__Exercise directions__. Once the line with "32-bit by 3-bit adder with 32-bit output,84,pc_d" is found in the entries below, repeat it and each following line exactly, up to and including the line with "endpoint,register pc_q[19] (netlist: imem_addr[19])". Add no other lines.

__Dataset entries__.
- - -
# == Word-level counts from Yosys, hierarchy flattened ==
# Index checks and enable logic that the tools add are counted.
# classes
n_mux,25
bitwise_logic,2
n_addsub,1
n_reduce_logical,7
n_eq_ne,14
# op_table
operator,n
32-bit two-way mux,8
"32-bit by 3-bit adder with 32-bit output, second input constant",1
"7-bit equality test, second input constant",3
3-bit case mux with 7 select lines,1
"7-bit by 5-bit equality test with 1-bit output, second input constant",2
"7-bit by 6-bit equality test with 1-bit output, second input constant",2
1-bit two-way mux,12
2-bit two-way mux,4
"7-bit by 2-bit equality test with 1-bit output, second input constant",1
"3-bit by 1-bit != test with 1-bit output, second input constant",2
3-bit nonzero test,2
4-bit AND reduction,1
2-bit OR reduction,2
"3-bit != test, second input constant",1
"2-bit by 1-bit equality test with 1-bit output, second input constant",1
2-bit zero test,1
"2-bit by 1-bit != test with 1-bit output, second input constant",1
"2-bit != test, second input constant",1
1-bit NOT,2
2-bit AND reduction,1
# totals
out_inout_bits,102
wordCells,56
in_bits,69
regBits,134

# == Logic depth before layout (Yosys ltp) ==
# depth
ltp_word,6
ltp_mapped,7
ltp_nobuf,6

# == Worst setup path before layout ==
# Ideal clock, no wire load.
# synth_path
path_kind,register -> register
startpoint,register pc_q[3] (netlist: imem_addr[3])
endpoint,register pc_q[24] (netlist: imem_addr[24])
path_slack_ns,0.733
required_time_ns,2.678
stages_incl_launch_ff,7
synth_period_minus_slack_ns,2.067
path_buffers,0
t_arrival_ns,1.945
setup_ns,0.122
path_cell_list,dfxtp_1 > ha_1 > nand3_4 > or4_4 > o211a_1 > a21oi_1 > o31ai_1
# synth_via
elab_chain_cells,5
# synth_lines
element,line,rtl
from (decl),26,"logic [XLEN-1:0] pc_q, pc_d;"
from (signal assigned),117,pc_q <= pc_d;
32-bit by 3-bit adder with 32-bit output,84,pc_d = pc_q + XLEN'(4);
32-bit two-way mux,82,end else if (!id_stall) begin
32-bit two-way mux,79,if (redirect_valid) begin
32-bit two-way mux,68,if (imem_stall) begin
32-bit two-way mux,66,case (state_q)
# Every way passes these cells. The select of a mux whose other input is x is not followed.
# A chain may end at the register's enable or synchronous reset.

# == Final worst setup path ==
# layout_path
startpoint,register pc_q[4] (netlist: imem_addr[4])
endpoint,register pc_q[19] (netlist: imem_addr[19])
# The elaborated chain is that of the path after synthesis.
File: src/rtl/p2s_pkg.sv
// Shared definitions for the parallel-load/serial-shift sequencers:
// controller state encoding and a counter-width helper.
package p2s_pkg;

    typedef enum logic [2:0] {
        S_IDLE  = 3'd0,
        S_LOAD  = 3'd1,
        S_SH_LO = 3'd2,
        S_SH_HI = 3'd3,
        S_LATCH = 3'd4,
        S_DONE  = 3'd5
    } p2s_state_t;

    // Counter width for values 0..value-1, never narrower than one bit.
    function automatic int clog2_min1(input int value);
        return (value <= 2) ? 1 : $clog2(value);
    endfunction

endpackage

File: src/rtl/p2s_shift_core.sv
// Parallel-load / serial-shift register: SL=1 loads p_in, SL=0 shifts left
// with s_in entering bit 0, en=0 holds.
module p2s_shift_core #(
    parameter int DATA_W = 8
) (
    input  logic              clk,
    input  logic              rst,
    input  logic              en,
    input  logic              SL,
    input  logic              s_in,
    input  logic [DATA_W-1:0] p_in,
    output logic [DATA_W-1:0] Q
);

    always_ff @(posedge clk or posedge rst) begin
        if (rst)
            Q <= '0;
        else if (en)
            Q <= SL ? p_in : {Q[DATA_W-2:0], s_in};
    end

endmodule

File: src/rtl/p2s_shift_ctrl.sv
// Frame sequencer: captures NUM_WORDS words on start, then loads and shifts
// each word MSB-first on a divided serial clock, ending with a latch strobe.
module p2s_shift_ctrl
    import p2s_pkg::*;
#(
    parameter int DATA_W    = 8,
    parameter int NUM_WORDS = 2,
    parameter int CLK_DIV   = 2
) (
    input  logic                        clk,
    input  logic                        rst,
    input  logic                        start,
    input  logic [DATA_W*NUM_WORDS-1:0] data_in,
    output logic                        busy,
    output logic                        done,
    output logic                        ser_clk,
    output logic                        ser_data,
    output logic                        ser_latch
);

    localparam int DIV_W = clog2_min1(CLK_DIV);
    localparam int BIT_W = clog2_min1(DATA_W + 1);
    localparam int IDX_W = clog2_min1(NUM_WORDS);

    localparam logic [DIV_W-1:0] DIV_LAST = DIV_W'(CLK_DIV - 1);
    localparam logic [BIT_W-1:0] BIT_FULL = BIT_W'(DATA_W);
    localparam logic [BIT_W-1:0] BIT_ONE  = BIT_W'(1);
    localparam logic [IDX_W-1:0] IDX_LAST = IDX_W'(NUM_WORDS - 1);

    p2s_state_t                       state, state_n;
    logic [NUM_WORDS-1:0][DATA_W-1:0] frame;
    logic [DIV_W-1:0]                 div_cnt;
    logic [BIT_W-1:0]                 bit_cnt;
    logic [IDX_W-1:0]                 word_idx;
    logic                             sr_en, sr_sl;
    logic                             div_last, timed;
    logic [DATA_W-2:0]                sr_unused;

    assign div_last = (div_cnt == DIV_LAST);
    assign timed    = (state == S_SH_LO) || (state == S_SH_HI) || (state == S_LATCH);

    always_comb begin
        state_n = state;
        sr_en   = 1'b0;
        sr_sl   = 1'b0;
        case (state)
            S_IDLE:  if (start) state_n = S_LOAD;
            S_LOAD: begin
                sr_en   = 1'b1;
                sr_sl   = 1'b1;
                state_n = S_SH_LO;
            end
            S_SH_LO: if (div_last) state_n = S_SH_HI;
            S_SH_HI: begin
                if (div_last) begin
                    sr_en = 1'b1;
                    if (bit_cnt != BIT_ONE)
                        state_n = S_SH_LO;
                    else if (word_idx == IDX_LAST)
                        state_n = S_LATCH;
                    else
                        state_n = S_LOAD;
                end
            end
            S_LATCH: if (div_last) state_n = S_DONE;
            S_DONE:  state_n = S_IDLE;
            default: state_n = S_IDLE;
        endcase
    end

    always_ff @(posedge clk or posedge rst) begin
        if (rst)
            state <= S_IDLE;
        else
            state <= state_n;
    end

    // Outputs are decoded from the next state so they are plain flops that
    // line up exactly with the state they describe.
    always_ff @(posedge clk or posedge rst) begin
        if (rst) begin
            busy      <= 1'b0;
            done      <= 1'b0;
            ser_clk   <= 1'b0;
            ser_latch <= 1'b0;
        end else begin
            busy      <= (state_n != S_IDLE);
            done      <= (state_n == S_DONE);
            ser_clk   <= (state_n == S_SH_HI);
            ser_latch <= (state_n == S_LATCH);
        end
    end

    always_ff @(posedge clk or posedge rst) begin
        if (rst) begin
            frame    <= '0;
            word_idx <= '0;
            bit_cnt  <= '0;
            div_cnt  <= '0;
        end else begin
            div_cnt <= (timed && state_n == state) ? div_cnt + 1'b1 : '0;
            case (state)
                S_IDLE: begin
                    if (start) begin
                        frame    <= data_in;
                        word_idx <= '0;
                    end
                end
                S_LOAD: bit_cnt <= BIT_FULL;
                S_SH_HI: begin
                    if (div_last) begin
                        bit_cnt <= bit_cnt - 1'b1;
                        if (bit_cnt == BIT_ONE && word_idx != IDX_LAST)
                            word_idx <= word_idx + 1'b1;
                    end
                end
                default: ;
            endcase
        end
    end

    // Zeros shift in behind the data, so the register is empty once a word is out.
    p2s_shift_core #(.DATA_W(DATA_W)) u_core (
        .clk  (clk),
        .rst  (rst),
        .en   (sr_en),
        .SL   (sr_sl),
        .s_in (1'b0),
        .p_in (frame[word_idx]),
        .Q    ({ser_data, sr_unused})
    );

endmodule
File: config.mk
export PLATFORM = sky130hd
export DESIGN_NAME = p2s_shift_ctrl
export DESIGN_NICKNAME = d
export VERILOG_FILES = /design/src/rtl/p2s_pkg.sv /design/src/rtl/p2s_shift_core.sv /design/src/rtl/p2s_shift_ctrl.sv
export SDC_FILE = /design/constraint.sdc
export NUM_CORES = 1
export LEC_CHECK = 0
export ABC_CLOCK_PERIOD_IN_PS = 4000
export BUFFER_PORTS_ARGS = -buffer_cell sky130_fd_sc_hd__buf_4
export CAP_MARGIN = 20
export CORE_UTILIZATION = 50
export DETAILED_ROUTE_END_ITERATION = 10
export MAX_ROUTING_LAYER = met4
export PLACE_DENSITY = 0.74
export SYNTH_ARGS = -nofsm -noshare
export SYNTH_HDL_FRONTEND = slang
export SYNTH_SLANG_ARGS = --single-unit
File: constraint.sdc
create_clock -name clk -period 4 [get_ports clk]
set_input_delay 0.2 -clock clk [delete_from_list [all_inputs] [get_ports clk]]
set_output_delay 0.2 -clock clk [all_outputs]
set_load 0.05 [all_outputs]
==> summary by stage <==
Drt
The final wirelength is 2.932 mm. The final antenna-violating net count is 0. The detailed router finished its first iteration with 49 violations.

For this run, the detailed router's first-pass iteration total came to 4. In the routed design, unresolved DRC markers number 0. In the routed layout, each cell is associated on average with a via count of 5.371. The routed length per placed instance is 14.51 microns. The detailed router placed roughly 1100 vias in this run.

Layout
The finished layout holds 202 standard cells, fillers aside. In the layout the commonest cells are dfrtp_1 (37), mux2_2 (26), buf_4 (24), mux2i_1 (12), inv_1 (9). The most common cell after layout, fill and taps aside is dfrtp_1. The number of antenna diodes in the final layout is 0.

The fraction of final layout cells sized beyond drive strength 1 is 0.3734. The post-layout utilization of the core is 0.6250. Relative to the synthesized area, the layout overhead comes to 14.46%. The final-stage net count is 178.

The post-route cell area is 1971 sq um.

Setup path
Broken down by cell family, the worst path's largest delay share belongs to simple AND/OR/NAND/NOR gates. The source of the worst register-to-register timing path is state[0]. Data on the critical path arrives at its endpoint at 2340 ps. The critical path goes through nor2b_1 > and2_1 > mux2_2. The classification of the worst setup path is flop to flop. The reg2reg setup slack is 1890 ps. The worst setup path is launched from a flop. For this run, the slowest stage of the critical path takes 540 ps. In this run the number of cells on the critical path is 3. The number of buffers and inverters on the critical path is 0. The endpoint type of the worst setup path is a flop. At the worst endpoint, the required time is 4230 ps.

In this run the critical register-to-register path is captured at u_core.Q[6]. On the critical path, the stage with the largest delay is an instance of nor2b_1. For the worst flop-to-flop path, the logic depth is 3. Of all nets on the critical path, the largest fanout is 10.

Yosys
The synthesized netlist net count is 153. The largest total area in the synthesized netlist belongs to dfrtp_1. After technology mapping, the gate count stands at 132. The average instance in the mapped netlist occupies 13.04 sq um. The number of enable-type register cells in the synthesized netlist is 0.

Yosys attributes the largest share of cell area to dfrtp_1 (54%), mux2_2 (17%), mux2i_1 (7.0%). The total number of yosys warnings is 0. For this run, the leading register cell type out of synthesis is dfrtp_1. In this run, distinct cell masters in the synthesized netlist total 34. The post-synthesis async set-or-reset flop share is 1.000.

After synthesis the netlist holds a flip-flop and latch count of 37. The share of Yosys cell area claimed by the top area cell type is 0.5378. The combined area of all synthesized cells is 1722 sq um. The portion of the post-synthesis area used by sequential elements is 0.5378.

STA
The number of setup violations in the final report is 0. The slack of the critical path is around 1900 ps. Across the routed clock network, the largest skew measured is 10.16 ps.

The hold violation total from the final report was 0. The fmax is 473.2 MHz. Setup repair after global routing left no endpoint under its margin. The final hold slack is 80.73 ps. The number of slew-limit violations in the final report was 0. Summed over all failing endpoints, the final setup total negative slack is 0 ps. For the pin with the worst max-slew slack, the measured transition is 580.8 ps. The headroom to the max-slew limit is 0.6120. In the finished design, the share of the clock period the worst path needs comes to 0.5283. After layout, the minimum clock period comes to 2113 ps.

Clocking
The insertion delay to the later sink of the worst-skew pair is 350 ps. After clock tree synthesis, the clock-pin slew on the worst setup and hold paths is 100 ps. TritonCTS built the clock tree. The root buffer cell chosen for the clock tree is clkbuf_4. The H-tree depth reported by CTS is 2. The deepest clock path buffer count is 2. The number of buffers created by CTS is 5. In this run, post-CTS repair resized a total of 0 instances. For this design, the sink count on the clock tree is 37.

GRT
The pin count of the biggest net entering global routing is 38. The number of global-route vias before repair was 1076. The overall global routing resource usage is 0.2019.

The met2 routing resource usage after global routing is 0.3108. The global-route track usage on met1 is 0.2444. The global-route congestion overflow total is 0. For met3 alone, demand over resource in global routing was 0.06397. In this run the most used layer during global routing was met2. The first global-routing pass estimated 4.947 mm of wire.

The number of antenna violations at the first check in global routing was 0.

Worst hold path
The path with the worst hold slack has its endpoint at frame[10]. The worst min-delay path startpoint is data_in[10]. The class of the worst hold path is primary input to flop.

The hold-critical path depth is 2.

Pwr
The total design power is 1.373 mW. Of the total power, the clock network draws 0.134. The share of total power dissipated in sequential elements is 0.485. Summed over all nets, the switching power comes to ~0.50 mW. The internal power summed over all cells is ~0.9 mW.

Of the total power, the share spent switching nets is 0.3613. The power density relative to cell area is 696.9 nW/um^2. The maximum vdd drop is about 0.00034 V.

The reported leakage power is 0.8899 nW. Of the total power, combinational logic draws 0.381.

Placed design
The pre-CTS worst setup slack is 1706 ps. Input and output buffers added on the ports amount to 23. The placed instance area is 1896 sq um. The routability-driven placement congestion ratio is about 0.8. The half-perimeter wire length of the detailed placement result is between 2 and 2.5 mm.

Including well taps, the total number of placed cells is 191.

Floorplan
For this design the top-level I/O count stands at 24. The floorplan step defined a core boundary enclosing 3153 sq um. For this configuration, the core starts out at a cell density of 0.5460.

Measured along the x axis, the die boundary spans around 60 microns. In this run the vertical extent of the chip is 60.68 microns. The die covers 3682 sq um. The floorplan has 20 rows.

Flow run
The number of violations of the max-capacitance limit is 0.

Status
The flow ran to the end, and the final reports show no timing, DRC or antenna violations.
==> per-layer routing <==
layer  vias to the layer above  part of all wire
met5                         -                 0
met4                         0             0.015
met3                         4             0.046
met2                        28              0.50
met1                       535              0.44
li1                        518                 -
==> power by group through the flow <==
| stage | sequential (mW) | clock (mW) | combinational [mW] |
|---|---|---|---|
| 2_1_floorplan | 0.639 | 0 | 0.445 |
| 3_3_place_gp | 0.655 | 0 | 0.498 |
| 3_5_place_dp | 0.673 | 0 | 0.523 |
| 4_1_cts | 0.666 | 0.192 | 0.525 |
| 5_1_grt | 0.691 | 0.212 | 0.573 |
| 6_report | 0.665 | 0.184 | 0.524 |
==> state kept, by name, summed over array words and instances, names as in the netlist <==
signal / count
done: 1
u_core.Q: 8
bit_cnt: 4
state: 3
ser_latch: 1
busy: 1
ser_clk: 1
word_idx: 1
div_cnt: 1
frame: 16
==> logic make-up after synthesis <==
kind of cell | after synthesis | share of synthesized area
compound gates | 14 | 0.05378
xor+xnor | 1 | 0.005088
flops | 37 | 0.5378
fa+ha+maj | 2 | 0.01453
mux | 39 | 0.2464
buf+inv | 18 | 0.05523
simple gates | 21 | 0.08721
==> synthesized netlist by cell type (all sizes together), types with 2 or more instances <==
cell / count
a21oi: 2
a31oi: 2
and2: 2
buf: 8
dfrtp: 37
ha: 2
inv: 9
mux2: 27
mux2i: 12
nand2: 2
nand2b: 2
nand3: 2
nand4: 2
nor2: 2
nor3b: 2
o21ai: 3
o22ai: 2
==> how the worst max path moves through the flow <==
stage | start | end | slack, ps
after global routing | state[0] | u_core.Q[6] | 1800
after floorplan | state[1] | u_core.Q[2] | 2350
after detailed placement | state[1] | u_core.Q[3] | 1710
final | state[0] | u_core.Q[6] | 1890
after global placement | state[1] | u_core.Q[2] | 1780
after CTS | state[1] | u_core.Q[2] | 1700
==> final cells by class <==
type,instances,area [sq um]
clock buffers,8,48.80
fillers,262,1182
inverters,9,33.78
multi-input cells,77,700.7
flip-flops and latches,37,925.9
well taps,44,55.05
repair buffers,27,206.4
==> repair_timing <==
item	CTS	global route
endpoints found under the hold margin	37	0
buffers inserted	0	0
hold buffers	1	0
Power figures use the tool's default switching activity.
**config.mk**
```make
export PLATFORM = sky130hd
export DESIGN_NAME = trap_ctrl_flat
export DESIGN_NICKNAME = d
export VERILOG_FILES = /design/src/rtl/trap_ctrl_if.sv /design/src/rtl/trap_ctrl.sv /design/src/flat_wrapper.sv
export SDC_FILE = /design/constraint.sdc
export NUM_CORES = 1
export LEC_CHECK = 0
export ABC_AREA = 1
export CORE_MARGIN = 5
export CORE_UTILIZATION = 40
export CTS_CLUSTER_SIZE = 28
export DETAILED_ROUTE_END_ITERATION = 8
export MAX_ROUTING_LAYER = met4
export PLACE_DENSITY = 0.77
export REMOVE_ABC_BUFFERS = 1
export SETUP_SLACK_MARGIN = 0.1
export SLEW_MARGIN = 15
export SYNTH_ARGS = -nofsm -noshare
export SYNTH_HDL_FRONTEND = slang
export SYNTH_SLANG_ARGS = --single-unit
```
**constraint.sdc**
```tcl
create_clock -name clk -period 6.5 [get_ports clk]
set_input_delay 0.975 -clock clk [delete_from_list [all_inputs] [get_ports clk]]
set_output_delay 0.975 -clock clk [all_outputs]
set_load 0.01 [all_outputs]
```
- - -
__Result for this exercise__.
32-bit by 3-bit adder with 32-bit output,84,pc_d = pc_q + XLEN'(4);
32-bit two-way mux,82,end else if (!id_stall) begin
32-bit two-way mux,79,if (redirect_valid) begin
32-bit two-way mux,68,if (imem_stall) begin
32-bit two-way mux,66,case (state_q)
# Every way passes these cells. The select of a mux whose other input is x is not followed.
# A chain may end at the register's enable or synchronous reset.

# == Final worst setup path ==
# layout_path
startpoint,register pc_q[4] (netlist: imem_addr[4])
endpoint,register pc_q[19] (netlist: imem_addr[19])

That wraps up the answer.